The involvement of endogenous opioid peptides in the stress response was investigated by measuring plasma concentrations of Met-enkephalin-like immunoreactivity (MLI), adrenaline and noradrenaline during insulin-induced hypoglycaemia in conscious greyhounds. Moreover, the molecular forms of circulating MLI were characterized using gel filtration chromatography.

In the first group of animals, i.v. administration of insulin (0·3 units/kg) provoked marked hypoglycaemia (blood glucose concentrations fell from 4·4 ± 0·1 to 1·5 ±0·2 mmol/l; mean ± s.e.m.) which was associated with significant (P< 0·001) rises in plasma MLI concentrations from a basal concentration of 45 ± 8 to a peak of 189 ±39 ng/l.

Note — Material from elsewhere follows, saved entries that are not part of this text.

`src/psh_pkg.sv`:
```
// Shared constants and state types for the profile setpoint handshake
package psh_pkg;
    // Register byte offsets
    localparam logic [7:0] CTRL_OFS     = 8'h00;
    localparam logic [7:0] TARGET_OFS   = 8'h04;
    localparam logic [7:0] VEL_OFS      = 8'h08;
    localparam logic [7:0] ACC_OFS      = 8'h0C;
    localparam logic [7:0] STATUS_OFS   = 8'h10;
    localparam logic [7:0] ACTUAL_OFS   = 8'h14;
    localparam logic [7:0] IRQ_STAT_OFS = 8'h18;
    localparam logic [7:0] IRQ_MASK_OFS = 8'h1C;
    // Control word bit positions
    localparam int CTRL_NEW_SP_BIT  = 4;
    localparam int CTRL_CHAIN_BIT   = 5;
    localparam int CTRL_REL_BIT     = 6;
    localparam int CTRL_SINE_BIT    = 8;
    localparam int CTRL_W           = 16;
    // Status word bit positions
    localparam int STAT_BUSY_BIT    = 0;
    localparam int STAT_PEND_BIT    = 1;
    localparam int STAT_ARRIVED_BIT = 10;
    localparam int STAT_ACK_BIT     = 12;
    // Interrupt bits
    localparam int IRQ_TAKEN_BIT    = 0;
    localparam int IRQ_ARRIVED_BIT  = 1;
    localparam int IRQ_IGNORED_BIT  = 2;
    localparam int IRQ_W            = 3;
    // Reset values
    localparam logic [31:0] VEL_RST = 32'h0000000A;
    localparam logic [31:0] ACC_RST = 32'h00000000;
    // Bus responses
    localparam logic [1:0] RESP_OKAY   = 2'h0;
    localparam logic [1:0] RESP_SLVERR = 2'h2;

    // Bus slave state
    typedef struct packed {
        logic        aw_have;
        logic [7:0]  awaddr;
        logic        w_have;
        logic [31:0] wdata;
        logic [3:0]  wstrb;
        logic        bvalid;
        logic [1:0]  bresp;
        logic        rvalid;
        logic [31:0] rdata;
        logic [1:0]  rresp;
    } psh_axil_s;

    // Ramp generator state
    typedef struct packed {
        logic signed [31:0] pos;
        logic [31:0]        speed;
        logic [31:0]        rdist;
    } psh_ramp_s;

    // Top-level state
    typedef struct packed {
        logic [CTRL_W-1:0] ctrl;
        logic [31:0]       target;
        logic [31:0]       vel;
        logic [31:0]       acc;
        logic [IRQ_W-1:0]  irq_stat;
        logic [IRQ_W-1:0]  irq_mask;
        logic              req_prev;
        logic              ack;
        logic              pend_edge;
        logic [31:0]       goal;
        logic [31:0]       last_goal;
        logic [31:0]       next_goal;
        logic              next_valid;
        logic              moving;
        logic              reached;
        logic              chain_lat;
    } psh_top_s;
endpackage

```
`src/psh_axil_slave.sv`:
```
// AXI4-Lite slave front end: one write and one read at a time
`timescale 1ns/1ps
module psh_axil_slave (
    input  wire logic        aclk,     // System clock
    input  wire logic        aresetn,  // Sync reset, active low
    input  wire logic        ce,       // Clock enable
    input  wire logic [7:0]  awaddr,   // Write address
    input  wire logic        awvalid,  // Write address valid
    output logic             awready,  // Write address ready
    input  wire logic [31:0] wdata,    // Write data
    input  wire logic [3:0]  wstrb,    // Byte strobes
    input  wire logic        wvalid,   // Write data valid
    output logic             wready,   // Write data ready
    output logic [1:0]       bresp,    // Write response
    output logic             bvalid,   // Write response valid
    input  wire logic        bready,   // Write response ready
    input  wire logic [7:0]  araddr,   // Read address
    input  wire logic        arvalid,  // Read address valid
    output logic             arready,  // Read address ready
    output logic [31:0]      rdata,    // Read data
    output logic [1:0]       rresp,    // Read response
    output logic             rvalid,   // Read valid
    input  wire logic        rready,   // Read ready
    output logic             wr_en,    // Register write pulse
    output logic [7:0]       wr_addr,  // Register write address
    output logic [31:0]      wr_data,  // Register write data
    output logic [3:0]       wr_strb,  // Register write strobes
    input  wire logic        wr_err,   // Write address unmapped or read only
    input  wire logic [31:0] rd_data,  // Read data for araddr
    input  wire logic        rd_err    // Read address unmapped
);
    psh_pkg::psh_axil_s r_reg, r_next;

    // Ready terms stall while a response is still owed
    assign awready = ce && !r_reg.aw_have && !r_reg.bvalid;
    assign wready  = ce && !r_reg.w_have && !r_reg.bvalid;
    assign arready = ce && !r_reg.rvalid;
    assign wr_en   = ce && r_reg.aw_have && r_reg.w_have && !r_reg.bvalid;
    assign wr_addr = r_reg.awaddr;
    assign wr_data = r_reg.wdata;
    assign wr_strb = r_reg.wstrb;
    assign bvalid  = r_reg.bvalid;
    assign bresp   = r_reg.bresp;
    assign rvalid  = r_reg.rvalid;
    assign rdata   = r_reg.rdata;
    assign rresp   = r_reg.rresp;

    // Channel capture and response generation
    always_comb begin
        r_next = r_reg;
        if (awvalid && awready) begin
            r_next.aw_have = 1'b1;
            r_next.awaddr  = awaddr;
        end
        if (wvalid && wready) begin
            r_next.w_have = 1'b1;
            r_next.wdata  = wdata;
            r_next.wstrb  = wstrb;
        end
        if (wr_en) begin
            r_next.aw_have = 1'b0;
            r_next.w_have  = 1'b0;
            r_next.bvalid  = 1'b1;
            r_next.bresp   = wr_err ? psh_pkg::RESP_SLVERR
                                    : psh_pkg::RESP_OKAY;
        end
        if (ce && r_reg.bvalid && bready) begin
            r_next.bvalid = 1'b0;
        end
        if (arvalid && arready) begin
            r_next.rvalid = 1'b1;
            r_next.rdata  = rd_data;
            r_next.rresp  = rd_err ? psh_pkg::RESP_SLVERR
                                   : psh_pkg::RESP_OKAY;
        end
        if (ce && r_reg.rvalid && rready) begin
            r_next.rvalid = 1'b0;
        end
    end

    // State register
    always_ff @(posedge aclk) begin
        if (!aresetn) begin
            r_reg <= '0;
        end else begin
            r_reg <= r_next;
        end
    end
endmodule

```
`src/psh_ramp.sv`:
```
// Trapezoidal position ramp with optional speed hold at the goal
`timescale 1ns/1ps
module psh_ramp (
    input  wire logic        aclk,     // System clock
    input  wire logic        aresetn,  // Sync reset, active low
    input  wire logic        ce,       // Clock enable
    input  wire logic        active,   // Move in progress
    input  wire logic        keep,     // Hold speed through the goal
    input  wire logic [31:0] goal,     // Absolute goal position
    input  wire logic [31:0] vmax,     // Profile speed per tick
    input  wire logic [31:0] acc,      // Speed change per tick
    output logic             arrive,   // Goal reached this tick
    output logic [31:0]      pos,      // Actual position
    output logic [31:0]      speed     // Actual speed magnitude
);
    psh_pkg::psh_ramp_s r_reg, r_next;
    logic signed [32:0] diff;
    logic [32:0]        mag;
    logic [31:0]        step;

    assign diff   = $signed({goal[31], goal}) -
                    $signed({r_reg.pos[31], r_reg.pos});
    assign mag    = diff[32] ? 33'(-diff) : 33'(diff);
    assign step   = (acc == 32'h00000000) ? 32'h00000001 : acc;
    assign arrive = ce && active && (mag <= {1'b0, r_reg.speed});
    assign pos    = r_reg.pos;
    assign speed  = r_reg.speed;

    // Braking starts once the rest fits in the distance spent accelerating
    always_comb begin
        r_next = r_reg;
        if (ce && active) begin
            if (arrive) begin
                r_next.pos = goal;
                if (!keep) begin
                    r_next.speed = 32'h00000000;
                    r_next.rdist = 32'h00000000;
                end
            end else begin
                if (!keep && mag <= 33'(r_reg.rdist) + 33'(r_reg.speed)) begin
                    r_next.speed = (r_reg.speed > step) ?
                        r_reg.speed - step : 32'h00000001;
                    r_next.rdist = (r_reg.rdist > r_reg.speed) ?
                        r_reg.rdist - r_reg.speed : 32'h00000000;
                end else if (r_reg.speed < vmax) begin
                    r_next.speed = (vmax - r_reg.speed > step) ?
                        r_reg.speed + step : vmax;
                    r_next.rdist = r_reg.rdist + r_next.speed;
                end
                r_next.pos = diff[32] ? r_reg.pos - $signed(r_next.speed)
                                      : r_reg.pos + $signed(r_next.speed);
            end
        end
    end

    // State register
    always_ff @(posedge aclk) begin
        if (!aresetn) begin
            r_reg <= '0;
        end else begin
            r_reg <= r_next;
        end
    end
endmodule

```
`src/psh_top.sv`:
```
// Profile position setpoint intake, handshake and sequencing
// Behaviour
// [RQ1] Chain select low at move start means single goals, high means chained.
// [RQ2] With chain select low, one goal is run at a time, then a stop.
// [RQ3] Host writes the target first, then raises the new-setpoint bit.
// [RQ4] Once the setpoint is buffered, the acknowledge status bit goes high.
// [RQ5] Host drops the new-setpoint bit after seeing the acknowledge.
// [RQ6] After the host drops its request, the acknowledge falls again.
// [RQ7] Single mode brakes to zero at each goal before the next move.
// [RQ8] Chain mode keeps speed at the goal and runs on to the buffered one.
// [RQ9] Chaining without a stop only applies with trapezoidal ramps.
// [RQ10] A rising edge of the new-setpoint bit offers a new setpoint.
// [RQ11] Host raises the request only while the acknowledge is low.
// [RQ12] A further setpoint may be queued while one is still running.
// [RQ13] Relative bit set: target is added to the last goal.
// [RQ14] Other relative kinds are configured by the host beforehand.
// [RQ15] In single mode the arrived status bit is set at the goal.
// [RQ16] A rising edge while acknowledge is high is dropped, nothing stored.
`timescale 1ns/1ps
module psh_top (
    input  wire logic        aclk,     // System clock, 200 MHz
    input  wire logic        aresetn,  // Sync reset, active low
    input  wire logic        ce,       // Clock enable, freezes all state
    input  wire logic [7:0]  awaddr,   // Write address
    input  wire logic        awvalid,  // Write address valid
    output logic             awready,  // Write address ready
    input  wire logic [31:0] wdata,    // Write data
    input  wire logic [3:0]  wstrb,    // Byte strobes
    input  wire logic        wvalid,   // Write data valid
    output logic             wready,   // Write data ready
    output logic [1:0]       bresp,    // Write response
    output logic             bvalid,   // Write response valid
    input  wire logic        bready,   // Write response ready
    input  wire logic [7:0]  araddr,   // Read address
    input  wire logic        arvalid,  // Read address valid
    output logic             arready,  // Read address ready
    output logic [31:0]      rdata,    // Read data
    output logic [1:0]       rresp,    // Read response
    output logic             rvalid,   // Read valid
    input  wire logic        rready,   // Read ready
    output logic             irq,      // Level interrupt, active high
    output logic [31:0]      act_pos,  // Actual position
    output logic [31:0]      act_speed // Actual speed magnitude
);
    psh_pkg::psh_top_s r_reg, r_next;

    logic        wr_en;
    logic [7:0]  wr_addr;
    logic [31:0] wr_data;
    logic [3:0]  wr_strb;
    logic        wr_err;
    logic [31:0] rd_data;
    logic        rd_err;
    logic        arrive;
    logic        keep;
    logic        req_lvl;
    logic        req_edge;
    logic        take;
    logic        ignore;
    logic        sine_ramp;
    logic [31:0] new_goal;
    logic [15:0] status_word;
    localparam int IRQ_W_L = psh_pkg::IRQ_W;
    logic [IRQ_W_L-1:0] irq_evt;

    psh_axil_slave u_bus (
        .aclk    (aclk),
        .aresetn (aresetn),
        .ce      (ce),
        .awaddr  (awaddr),
        .awvalid (awvalid),
        .awready (awready),
        .wdata   (wdata),
        .wstrb   (wstrb),
        .wvalid  (wvalid),
        .wready  (wready),
        .bresp   (bresp),
        .bvalid  (bvalid),
        .bready  (bready),
        .araddr  (araddr),
        .arvalid (arvalid),
        .arready (arready),
        .rdata   (rdata),
        .rresp   (rresp),
        .rvalid  (rvalid),
        .rready  (rready),
        .wr_en   (wr_en),
        .wr_addr (wr_addr),
        .wr_data (wr_data),
        .wr_strb (wr_strb),
        .wr_err  (wr_err),
        .rd_data (rd_data),
        .rd_err  (rd_err)
    );

    psh_ramp u_ramp (
        .aclk    (aclk),
        .aresetn (aresetn),
        .ce      (ce),
        .active  (r_reg.moving),
        .keep    (keep),
        .goal    (r_reg.goal),
        .vmax    (r_reg.vel),
        .acc     (r_reg.acc),
        .arrive  (arrive),
        .pos     (act_pos),
        .speed   (act_speed)
    );

    // Handshake decode
    assign req_lvl   = r_reg.ctrl[psh_pkg::CTRL_NEW_SP_BIT];
    assign sine_ramp = r_reg.ctrl[psh_pkg::CTRL_SINE_BIT];
    assign req_edge  = ce && req_lvl && !r_reg.req_prev; // [RQ10]
    // Rising edge seen under a high acknowledge is dropped
    assign ignore    = req_edge && r_reg.ack; // [RQ16]
    // A second pending goal waits until the queue slot frees
    assign take      = ce && req_lvl && !r_reg.ack && !r_reg.next_valid &&
                       ((req_edge && !r_reg.ack) || r_reg.pend_edge);
    // Relative goals stack on the newest accepted goal
    assign new_goal  = r_reg.ctrl[psh_pkg::CTRL_REL_BIT] ?
                       r_reg.last_goal + r_reg.target : r_reg.target; // [RQ13]
    // Hold speed only in chain mode, trapezoid ramps, next goal ready
    assign keep      = r_reg.moving && r_reg.chain_lat && !sine_ramp &&
                       r_reg.next_valid; // [RQ8] [RQ9]

    // Status word
    always_comb begin
        status_word = 16'h0000;
        status_word[psh_pkg::STAT_BUSY_BIT]    = r_reg.moving;
        status_word[psh_pkg::STAT_PEND_BIT]    = r_reg.next_valid;
        status_word[psh_pkg::STAT_ARRIVED_BIT] = r_reg.reached;
        status_word[psh_pkg::STAT_ACK_BIT]     = r_reg.ack;
    end

    // Interrupt events
    always_comb begin
        irq_evt = '0;
        irq_evt[psh_pkg::IRQ_TAKEN_BIT]   = take;
        irq_evt[psh_pkg::IRQ_ARRIVED_BIT] = arrive && !keep;
        irq_evt[psh_pkg::IRQ_IGNORED_BIT] = ignore;
    end
    assign irq = |(r_reg.irq_stat & r_reg.irq_mask);

    // Read mux and address checks
    always_comb begin
        rd_err  = 1'b0;
        rd_data = 32'h00000000;
        unique case (araddr)
            psh_pkg::CTRL_OFS:     rd_data = 32'(r_reg.ctrl);
            psh_pkg::TARGET_OFS:   rd_data = r_reg.target;
            psh_pkg::VEL_OFS:      rd_data = r_reg.vel;
            psh_pkg::ACC_OFS:      rd_data = r_reg.acc;
            psh_pkg::STATUS_OFS:   rd_data = 32'(status_word);
            psh_pkg::ACTUAL_OFS:   rd_data = act_pos;
            psh_pkg::IRQ_STAT_OFS: rd_data = 32'(r_reg.irq_stat);
            psh_pkg::IRQ_MASK_OFS: rd_data = 32'(r_reg.irq_mask);
            default:               rd_err  = 1'b1;
        endcase
    end
    // Status and actual position are read only, writes refused
    assign wr_err = !(wr_addr == psh_pkg::CTRL_OFS ||
                      wr_addr == psh_pkg::TARGET_OFS ||
                      wr_addr == psh_pkg::VEL_OFS ||
                      wr_addr == psh_pkg::ACC_OFS ||
                      wr_addr == psh_pkg::IRQ_STAT_OFS ||
                      wr_addr == psh_pkg::IRQ_MASK_OFS);

    // Register writes, handshake and goal sequencing
    always_comb begin
        r_next = r_reg;
        if (ce) begin
            r_next.req_prev = req_lvl;
            if (wr_en) begin
                for (int b = 0; b < 4; b++) begin
                    if (wr_strb[b]) begin
                        unique case (wr_addr)
                            psh_pkg::CTRL_OFS: begin
                                if (b < 2) begin
                                    r_next.ctrl[b*8 +: 8] = wr_data[b*8 +: 8];
                                end
                            end
                            psh_pkg::TARGET_OFS:
                                r_next.target[b*8 +: 8] = wr_data[b*8 +: 8];
                            psh_pkg::VEL_OFS:
                                r_next.vel[b*8 +: 8] = wr_data[b*8 +: 8];
                            psh_pkg::ACC_OFS:
                                r_next.acc[b*8 +: 8] = wr_data[b*8 +: 8];
                            psh_pkg::IRQ_MASK_OFS: begin
                                if (b == 0) begin
                                    r_next.irq_mask = wr_data[IRQ_W_L-1:0];
                                end
                            end
                            default: ;
                        endcase
                    end
                end
            end
            // Write one clears, a new event in the same cycle wins
            if (wr_en && wr_addr == psh_pkg::IRQ_STAT_OFS && wr_strb[0]) begin
                r_next.irq_stat = r_reg.irq_stat & ~wr_data[IRQ_W_L-1:0];
            end
            r_next.irq_stat = r_next.irq_stat | irq_evt;
            // Edge seen while queue full is held until the slot frees or the request drops
            if (req_edge && !r_reg.ack && r_reg.next_valid) begin
                r_next.pend_edge = 1'b1;
            end
            if (take || !req_lvl) begin
                r_next.pend_edge = 1'b0;
            end
            // Acknowledge falls once the host has let go
            if (r_reg.ack && !req_lvl) begin
                r_next.ack = 1'b0; // [RQ6]
            end
            // Goal reached
            if (arrive) begin
                if (keep) begin
                    r_next.goal       = r_reg.next_goal; // [RQ8]
                    r_next.next_valid = 1'b0;
                end else begin
                    r_next.moving  = 1'b0; // [RQ7]
                    r_next.reached = 1'b1; // [RQ15]
                end
            end else if (!r_reg.moving && r_reg.next_valid) begin
                // Without a chained hold, a queued goal starts from standstill
                r_next.goal       = r_reg.next_goal; // [RQ7]
                r_next.next_valid = 1'b0;
                r_next.moving     = 1'b1;
                r_next.reached    = 1'b0;
                r_next.chain_lat  = r_reg.ctrl[psh_pkg::CTRL_CHAIN_BIT];
            end
            // Accept and buffer a new setpoint
            if (take) begin
                r_next.ack       = 1'b1; // [RQ4]
                r_next.last_goal = new_goal;
                if (!r_reg.moving && !r_reg.next_valid) begin
                    r_next.goal      = new_goal;
                    r_next.moving    = 1'b1;
                    r_next.reached   = 1'b0;
                    // Mode follows the chain bit as the run begins
                    r_next.chain_lat =
                        r_reg.ctrl[psh_pkg::CTRL_CHAIN_BIT]; // [RQ1] [RQ2]
                end else begin
                    r_next.next_goal  = new_goal; // [RQ12]
                    r_next.next_valid = 1'b1;
                end
            end
        end
    end

    // State register
    always_ff @(posedge aclk) begin
        if (!aresetn) begin
            r_reg          <= '0;
            r_reg.vel      <= psh_pkg::VEL_RST;
            r_reg.acc      <= psh_pkg::ACC_RST;
        end else begin
            r_reg <= r_next;
        end
    end
endmodule

```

A within-subject study comparing five different insulin doses ranging from 0·004 to 0·3 units/kg showed dose-related effects on blood glucose with nadir concentrations of 4·1 ± 0·6 mmol/l (after the smallest dose of insulin) and 0·8 ± 0·1 mmol/l (after the largest dose of insulin). This was associated with dose-related rises in plasma MLI with peak concentrations of 56±17 and 558 ± 35 ng/l, plasma adrenaline with peak concentrations of 0·45± 0·06 and 15·76±1·33 nmol/l and plasma noradrenaline with peak concentrations of 0·49 ± 0·07 and 2·27 ± 0·45 nmol/l following the smallest and largest doses of insulin respectively. These results are the first demonstration of raised plasma MLI concentrations following hypoglycaemia. Moreover, they show that the hormonal responses vary with the degree of hypoglycaemia achieved. Together with reports by other investigators these findings might suggest opioid modulation of the responses of the sympathoadrenal system to hypoglycaemia. These responses were, however, not modified by the opioid antagonist naloxone.

Gel filtration chromatography of neat (unextracted) plasma revealed the predominance of large molecular weight enkephalin-containing peptides, with approximate molecular weights of 18 000 and 8000, both basally and following stimulation by hypoglycaemia.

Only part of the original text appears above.